## Your instructions
Nothing but a number is wanted: the count of lines in the records below that include "zero".
┄┄┄┄┄┄┄┄┄┄┄┄┄┄┄┄┄┄┄┄
===== config.mk =====
export PLATFORM = sky130hd
export DESIGN_NAME = flcs_fuse_lock_config_store
export DESIGN_NICKNAME = d
export VERILOG_FILES = /design/src/hdl/flcs_pkg.sv /design/src/hdl/flcs_fuse_lock_config_store.sv
export SDC_FILE = /design/constraint.sdc
export NUM_CORES = 1
export LEC_CHECK = 0
export BUFFER_PORTS_ARGS = -buffer_cell sky130_fd_sc_hd__buf_2
export CAP_MARGIN = 20
export CORE_ASPECT_RATIO = 1.4
export CORE_UTILIZATION = 48
export CTS_CLUSTER_DIAMETER = 50
export DETAILED_ROUTE_END_ITERATION = 8
export PLACE_DENSITY = 0.8
export SLEW_MARGIN = 20
export SYNTH_ARGS = -nofsm -noshare
export SYNTH_HDL_FRONTEND = slang
export SYNTH_SLANG_ARGS = --single-unit
export TNS_END_PERCENT = 20

===== constraint.sdc =====
create_clock -name clk -period 1.9 [get_ports clk]
set_input_delay 0.285 -clock clk [delete_from_list [all_inputs] [get_ports clk]]
set_output_delay 0.285 -clock clk [all_outputs]
set_load 0.01 [all_outputs]

===== src/hdl/flcs_pkg.sv =====
// constants shared by the fuse, lock and configuration store
package flcs_pkg;
  // fuse high byte field positions
  localparam int unsigned HI_DEBUG_EN_BIT = 7;
  localparam int unsigned HI_BOUNDARY_EN_BIT = 6;
  localparam int unsigned HI_SERIAL_PROG_BIT = 5;
  localparam int unsigned HI_OSC_OPTION_BIT = 4;
  localparam int unsigned HI_EE_PRESERVE_BIT = 3;
  localparam int unsigned HI_BOOT_SIZE_HI_BIT = 2;
  localparam int unsigned HI_BOOT_SIZE_LO_BIT = 1;
  localparam int unsigned HI_RESET_VEC_BIT = 0;
  // fuse low byte field positions
  localparam int unsigned LO_BROWNOUT_LVL_BIT = 7;
  localparam int unsigned LO_BROWNOUT_EN_BIT = 6;
  localparam int unsigned LO_STARTUP_HI_BIT = 5;
  localparam int unsigned LO_STARTUP_LO_BIT = 4;
  localparam int unsigned LO_CLK_SEL_MSB = 3;
  // lock byte field positions
  localparam int unsigned LOCK_BOOT_UPPER_BIT = 5;
  localparam int unsigned LOCK_BOOT_LOWER_BIT = 4;
  localparam int unsigned LOCK_GENERAL_FIRST_BIT = 0;
  // reset (erased) values: 0 = programmed, 1 = unprogrammed
  localparam logic [7:0] FUSE_HIGH_RESET = 8'h99;
  localparam logic [7:0] FUSE_LOW_RESET = 8'he1;
  localparam logic [7:0] UNMAPPED_READ = 8'hff;
  // signature row addresses
  localparam logic [1:0] SIG_ADDR_FIRST = 2'h0;
  localparam logic [1:0] SIG_ADDR_LAST = 2'h2;
  localparam logic [1:0] CAL_ADDR_1MHZ = 2'h0;
  // boot section start word addresses by boot size code
  localparam logic [12:0] BOOT_START_SZ11 = 13'h1f80;
  localparam logic [12:0] BOOT_START_SZ10 = 13'h1f00;
  localparam logic [12:0] BOOT_START_SZ01 = 13'h1e00;
  localparam logic [12:0] BOOT_START_SZ00 = 13'h1c00;
  // page geometry
  localparam int unsigned FLASH_PC_WIDTH = 13;
  localparam int unsigned FLASH_WORD_BITS = 6;
  localparam int unsigned FLASH_PAGE_BITS = 7;
  localparam int unsigned EE_ADDR_WIDTH = 9;
  localparam int unsigned EE_BYTE_BITS = 2;
  localparam int unsigned EE_PAGE_BITS = 7;
  // boot lock modes encoded as {upper, lower}
  typedef enum logic [1:0] {
    FLCS_BLOCK_M3 = 2'b00,
    FLCS_BLOCK_M4 = 2'b01,
    FLCS_BLOCK_M2 = 2'b10,
    FLCS_BLOCK_M1 = 2'b11
  } flcs_boot_lock_t;
endpackage


===== src/hdl/flcs_fuse_lock_config_store.sv =====
// fuse bytes, boot lock decode, signature row and page geometry
//
// Contract
// RULE_01 - mode 1: boot section fully accessible
// RULE_02 - mode 2: stores into boot section blocked
// RULE_03 - mode 3: block boot stores, app loads
// RULE_04 - mode 4: block app loads from boot
// RULE_05 - modes 3,4: mask interrupts inside boot
// RULE_06 - programmed bits read zero, unprogrammed one
// RULE_07 - high fuse bits 7:5 debug, scan, serial
// RULE_08 - high bit 4 osc, bit 3 preserve
// RULE_09 - high bits 2:1 boot size, 0 vector
// RULE_10 - serial enable fuse frozen in serial mode
// RULE_11 - low bits 7:4 brownout and start-up
// RULE_12 - low bits 3:0 clock source, default 0001
// RULE_13 - chip erase leaves fuses unchanged
// RULE_14 - general lock programmed refuses fuse writes
// RULE_15 - programmer writes fuses before lock bits
// RULE_16 - fuses latched at programming entry, apply after
// RULE_17 - eeprom preserve fuse applies immediately
// RULE_18 - fuses latched at power-up in normal mode
// RULE_19 - three identity bytes, always readable
// RULE_20 - four calibration bytes in high byte
// RULE_21 - reset loads 1 MHz calibration byte
// RULE_22 - flash 128 pages of 64 words
// RULE_23 - eeprom 128 pages of 4 bytes
// RULE_24 - combinational boot store/load permission decode; code registers store_permit_q and load_permit_q
`timescale 1ns/1ps
module flcs_fuse_lock_config_store #(
  parameter logic [7:0] ID_BYTE0 = 8'h5a, // arbitrary identity value
  parameter logic [7:0] ID_BYTE1 = 8'h3c, // arbitrary identity value
  parameter logic [7:0] ID_BYTE2 = 8'h71, // arbitrary identity value
  parameter logic [7:0] CAL_1MHZ = 8'h80,
  parameter logic [7:0] CAL_2MHZ = 8'h81,
  parameter logic [7:0] CAL_4MHZ = 8'h82,
  parameter logic [7:0] CAL_8MHZ = 8'h83
) (
  input wire logic clk,
  input wire logic rst,
  // programmer side (pins, resynchronised here)
  input wire logic prog_mode_pin,
  input wire logic serial_mode_pin,
  // programmer command strobes (same clock)
  input wire logic fuse_wr_en,
  input wire logic fuse_wr_high,
  input wire logic [7:0] fuse_wr_data,
  input wire logic fuse_rd_en,
  input wire logic fuse_rd_high,
  output logic [7:0] fuse_rd_data_q,
  input wire logic sig_rd_en,
  input wire logic sig_rd_high,
  input wire logic [1:0] sig_rd_addr,
  output logic [7:0] sig_rd_data_q,
  // lock byte from the lock store
  input wire logic [7:0] lock_bits,
  // cpu side
  input wire logic [12:0] exec_pc,
  input wire logic [12:0] target_addr,
  input wire logic vectors_in_boot,
  input wire logic osc_trim_wr,
  input wire logic [7:0] osc_trim_wdata,
  output logic [7:0] osc_trim_register_q,
  output logic store_permit_q,
  output logic load_permit_q,
  output logic irq_block_q,
  // active fuse values seen by the rest of the chip
  output logic [7:0] fuse_high_active_q,
  output logic [7:0] fuse_low_active_q,
  output logic eeprom_preserve_q,
  // page geometry
  input wire logic [8:0] eeprom_addr,
  output logic [6:0] page_number_q,
  output logic [5:0] page_word_index_q,
  output logic [6:0] ee_page_number_q,
  output logic [1:0] ee_byte_index_q
);

  ////////////////////////////////////////////////////////////////////////
  // helper functions

  // boot section start word from the boot size bits
  function automatic logic [12:0] boot_start(input logic [1:0] sz);
    logic [12:0] r;
    r = flcs_pkg::BOOT_START_SZ00;
    case (sz)
      2'b11: r = flcs_pkg::BOOT_START_SZ11;
      2'b10: r = flcs_pkg::BOOT_START_SZ10;
      2'b01: r = flcs_pkg::BOOT_START_SZ01;
      default: r = flcs_pkg::BOOT_START_SZ00;
    endcase
    return r;
  endfunction

  // true when a word address lies in the boot section
  function automatic logic in_boot(input logic [12:0] a,
                                   input logic [1:0] sz);
    return a >= boot_start(sz);
  endfunction

  ////////////////////////////////////////////////////////////////////////
  // pin synchronisers

  logic [2:0] prog_sync_q, prog_sync_d; // three-stage prog mode
  logic [2:0] ser_sync_q, ser_sync_d; // three-stage serial mode
  logic prog_mode_q, prog_mode_d; // filtered prog mode
  logic serial_mode_q, serial_mode_d; // filtered serial mode

  // shift pins in, accept once stages two and three agree
  always_comb begin
    prog_sync_d = {prog_sync_q[1:0], prog_mode_pin};
    ser_sync_d = {ser_sync_q[1:0], serial_mode_pin};
    prog_mode_d = prog_mode_q;
    serial_mode_d = serial_mode_q;
    if (prog_sync_q[1] == prog_sync_q[2]) begin
      prog_mode_d = prog_sync_q[2];
    end
    if (ser_sync_q[1] == ser_sync_q[2]) begin
      serial_mode_d = ser_sync_q[2];
    end
  end

  // register synchroniser stages
  always_ff @(posedge clk) begin
    if (rst) begin
      prog_sync_q <= 3'h0;
      ser_sync_q <= 3'h0;
      prog_mode_q <= 1'b0;
      serial_mode_q <= 1'b0;
    end else begin
      prog_sync_q <= prog_sync_d;
      ser_sync_q <= ser_sync_d;
      prog_mode_q <= prog_mode_d;
      serial_mode_q <= serial_mode_d;
    end
  end

  ////////////////////////////////////////////////////////////////////////
  // fuse storage and latching

  logic [7:0] fuse_high_nv_q, fuse_high_nv_d; // stored high byte
  logic [7:0] fuse_low_nv_q, fuse_low_nv_d; // stored low byte
  logic [7:0] fuse_high_act_d, fuse_low_act_d; // active copies
  logic pwr_up_q, pwr_up_d; // first cycle after reset
  logic prog_prev_q, prog_prev_d; // prog mode last cycle
  logic ee_keep_d; // effective preserve flag
  logic fuse_wr_ok; // write allowed by lock state
  logic [7:0] fuse_rd_d; // read data next value

  // write, latch and read the fuse bytes
  always_comb begin
    fuse_high_nv_d = fuse_high_nv_q;
    fuse_low_nv_d = fuse_low_nv_q;
    fuse_high_act_d = fuse_high_active_q;
    fuse_low_act_d = fuse_low_active_q;
    fuse_rd_d = fuse_rd_data_q;
    pwr_up_d = 1'b0;
    prog_prev_d = prog_mode_q;
    // RULE_14 general lock check
    fuse_wr_ok = fuse_wr_en & prog_mode_q &
                 lock_bits[flcs_pkg::LOCK_GENERAL_FIRST_BIT];
    // RULE_13 no erase path here
    if (fuse_wr_ok) begin
      if (fuse_wr_high) begin
        fuse_high_nv_d = fuse_wr_data;
        // RULE_10 serial enable frozen
        if (serial_mode_q) begin
          fuse_high_nv_d[flcs_pkg::HI_SERIAL_PROG_BIT] =
            fuse_high_nv_q[flcs_pkg::HI_SERIAL_PROG_BIT];
        end
      end else begin
        fuse_low_nv_d = fuse_wr_data;
      end
    end
    // RULE_18 latch at power-up
    if (pwr_up_q && !prog_mode_q) begin
      fuse_high_act_d = fuse_high_nv_q;
      fuse_low_act_d = fuse_low_nv_q;
    // RULE_16 latch on entry and exit
    end else if (prog_mode_q != prog_prev_q) begin
      fuse_high_act_d = fuse_high_nv_q;
      fuse_low_act_d = fuse_low_nv_q;
    end
    // RULE_17 preserve takes effect at once
    ee_keep_d = ~fuse_high_nv_q[flcs_pkg::HI_EE_PRESERVE_BIT] |
                ~fuse_high_active_q[flcs_pkg::HI_EE_PRESERVE_BIT];
    // RULE_06 raw bits, zero means programmed
    if (fuse_rd_en) begin
      fuse_rd_d = fuse_rd_high ? fuse_high_nv_q : fuse_low_nv_q;
    end
  end

  // register fuse state; reset stands for power-up
  always_ff @(posedge clk) begin
    if (rst) begin
      // RULE_07 high fuse defaults
      // RULE_08 osc option and preserve defaults
      // RULE_09 largest boot, vector default
      fuse_high_nv_q <= flcs_pkg::FUSE_HIGH_RESET;
      // RULE_11 brownout and start-up defaults
      // RULE_12 internal rc 1 MHz default
      fuse_low_nv_q <= flcs_pkg::FUSE_LOW_RESET;
      fuse_high_active_q <= flcs_pkg::FUSE_HIGH_RESET;
      fuse_low_active_q <= flcs_pkg::FUSE_LOW_RESET;
      fuse_rd_data_q <= flcs_pkg::UNMAPPED_READ;
      eeprom_preserve_q <= 1'b0;
      pwr_up_q <= 1'b1;
      prog_prev_q <= 1'b0;
    end else begin
      fuse_high_nv_q <= fuse_high_nv_d;
      fuse_low_nv_q <= fuse_low_nv_d;
      fuse_high_active_q <= fuse_high_act_d;
      fuse_low_active_q <= fuse_low_act_d;
      fuse_rd_data_q <= fuse_rd_d;
      eeprom_preserve_q <= ee_keep_d;
      pwr_up_q <= pwr_up_d;
      prog_prev_q <= prog_prev_d;
    end
  end

  ////////////////////////////////////////////////////////////////////////
  // boot lock decode

  flcs_pkg::flcs_boot_lock_t lock_mode; // current boot lock mode
  logic [1:0] boot_sz; // active boot size bits
  logic exec_boot, target_boot; // section flags
  logic store_d, load_d, irq_d; // permission next values

  // decode permissions from lock mode and sections
  always_comb begin
    lock_mode = flcs_pkg::flcs_boot_lock_t'(
      {lock_bits[flcs_pkg::LOCK_BOOT_UPPER_BIT],
       lock_bits[flcs_pkg::LOCK_BOOT_LOWER_BIT]});
    boot_sz = {fuse_high_active_q[flcs_pkg::HI_BOOT_SIZE_HI_BIT],
               fuse_high_active_q[flcs_pkg::HI_BOOT_SIZE_LO_BIT]};
    exec_boot = in_boot(exec_pc, boot_sz);
    target_boot = in_boot(target_addr, boot_sz);
    store_d = 1'b1;
    load_d = 1'b1;
    irq_d = 1'b0;
    // RULE_24 per-mode permission decode
    case (lock_mode)
      // RULE_01 unrestricted
      flcs_pkg::FLCS_BLOCK_M1: begin
        store_d = 1'b1;
        load_d = 1'b1;
      end
      // RULE_02 stores into boot blocked
      flcs_pkg::FLCS_BLOCK_M2: begin
        store_d = ~target_boot;
      end
      // RULE_03 stores and app loads blocked
      flcs_pkg::FLCS_BLOCK_M3: begin
        store_d = ~target_boot;
        load_d = ~(target_boot & ~exec_boot);
        // RULE_05 mask interrupts in boot
        irq_d = exec_boot & ~vectors_in_boot;
      end
      // RULE_04 app loads from boot blocked
      flcs_pkg::FLCS_BLOCK_M4: begin
        load_d = ~(target_boot & ~exec_boot);
        // RULE_05 mask interrupts in boot
        irq_d = exec_boot & ~vectors_in_boot;
      end
      default: begin
        store_d = 1'b0;
        load_d = 1'b0;
      end
    endcase
  end

  // register permission outputs
  always_ff @(posedge clk) begin
    if (rst) begin
      store_permit_q <= 1'b0;
      load_permit_q <= 1'b0;
      irq_block_q <= 1'b0;
    end else begin
      store_permit_q <= store_d;
      load_permit_q <= load_d;
      irq_block_q <= irq_d;
    end
  end

  ////////////////////////////////////////////////////////////////////////
  // signature row and oscillator trim

  logic [7:0] sig_d; // read data next value
  logic [7:0] cal_byte; // selected calibration byte
  logic [7:0] trim_d; // trim register next value

  // look up identity and calibration bytes
  always_comb begin
    sig_d = sig_rd_data_q;
    // RULE_20 calibration in the high byte
    case (sig_rd_addr)
      2'h0: cal_byte = CAL_1MHZ;
      2'h1: cal_byte = CAL_2MHZ;
      2'h2: cal_byte = CAL_4MHZ;
      default: cal_byte = CAL_8MHZ;
    endcase
    // RULE_19 identity readable regardless of locks
    if (sig_rd_en) begin
      if (sig_rd_high) begin
        sig_d = cal_byte;
      end else if (sig_rd_addr == flcs_pkg::SIG_ADDR_FIRST) begin
        sig_d = ID_BYTE0;
      end else if (sig_rd_addr < flcs_pkg::SIG_ADDR_LAST) begin
        sig_d = ID_BYTE1;
      end else if (sig_rd_addr == flcs_pkg::SIG_ADDR_LAST) begin
        sig_d = ID_BYTE2;
      end else begin
        sig_d = flcs_pkg::UNMAPPED_READ;
      end
    end
    trim_d = osc_trim_register_q;
    if (osc_trim_wr) begin
      trim_d = osc_trim_wdata;
    end
  end

  // register signature read and trim value
  always_ff @(posedge clk) begin
    if (rst) begin
      sig_rd_data_q <= flcs_pkg::UNMAPPED_READ;
      // RULE_21 load 1 MHz calibration
      osc_trim_register_q <= CAL_1MHZ;
    end else begin
      sig_rd_data_q <= sig_d;
      osc_trim_register_q <= trim_d;
    end
  end

  ////////////////////////////////////////////////////////////////////////
  // page geometry

  // split flash and eeprom addresses into page and offset
  always_ff @(posedge clk) begin
    if (rst) begin
      page_number_q <= 7'h00;
      page_word_index_q <= 6'h00;
      ee_page_number_q <= 7'h00;
      ee_byte_index_q <= 2'h0;
    end else begin
      // RULE_22 flash page and word split
      page_number_q <= target_addr[12:6];
      page_word_index_q <= target_addr[5:0];
      // RULE_23 eeprom page and byte split
      ee_page_number_q <= eeprom_addr[8:2];
      ee_byte_index_q <= eeprom_addr[1:0];
    end
  end

endmodule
┄┄┄┄┄┄┄┄┄┄┄┄┄┄┄┄┄┄┄┄
## The completed task
2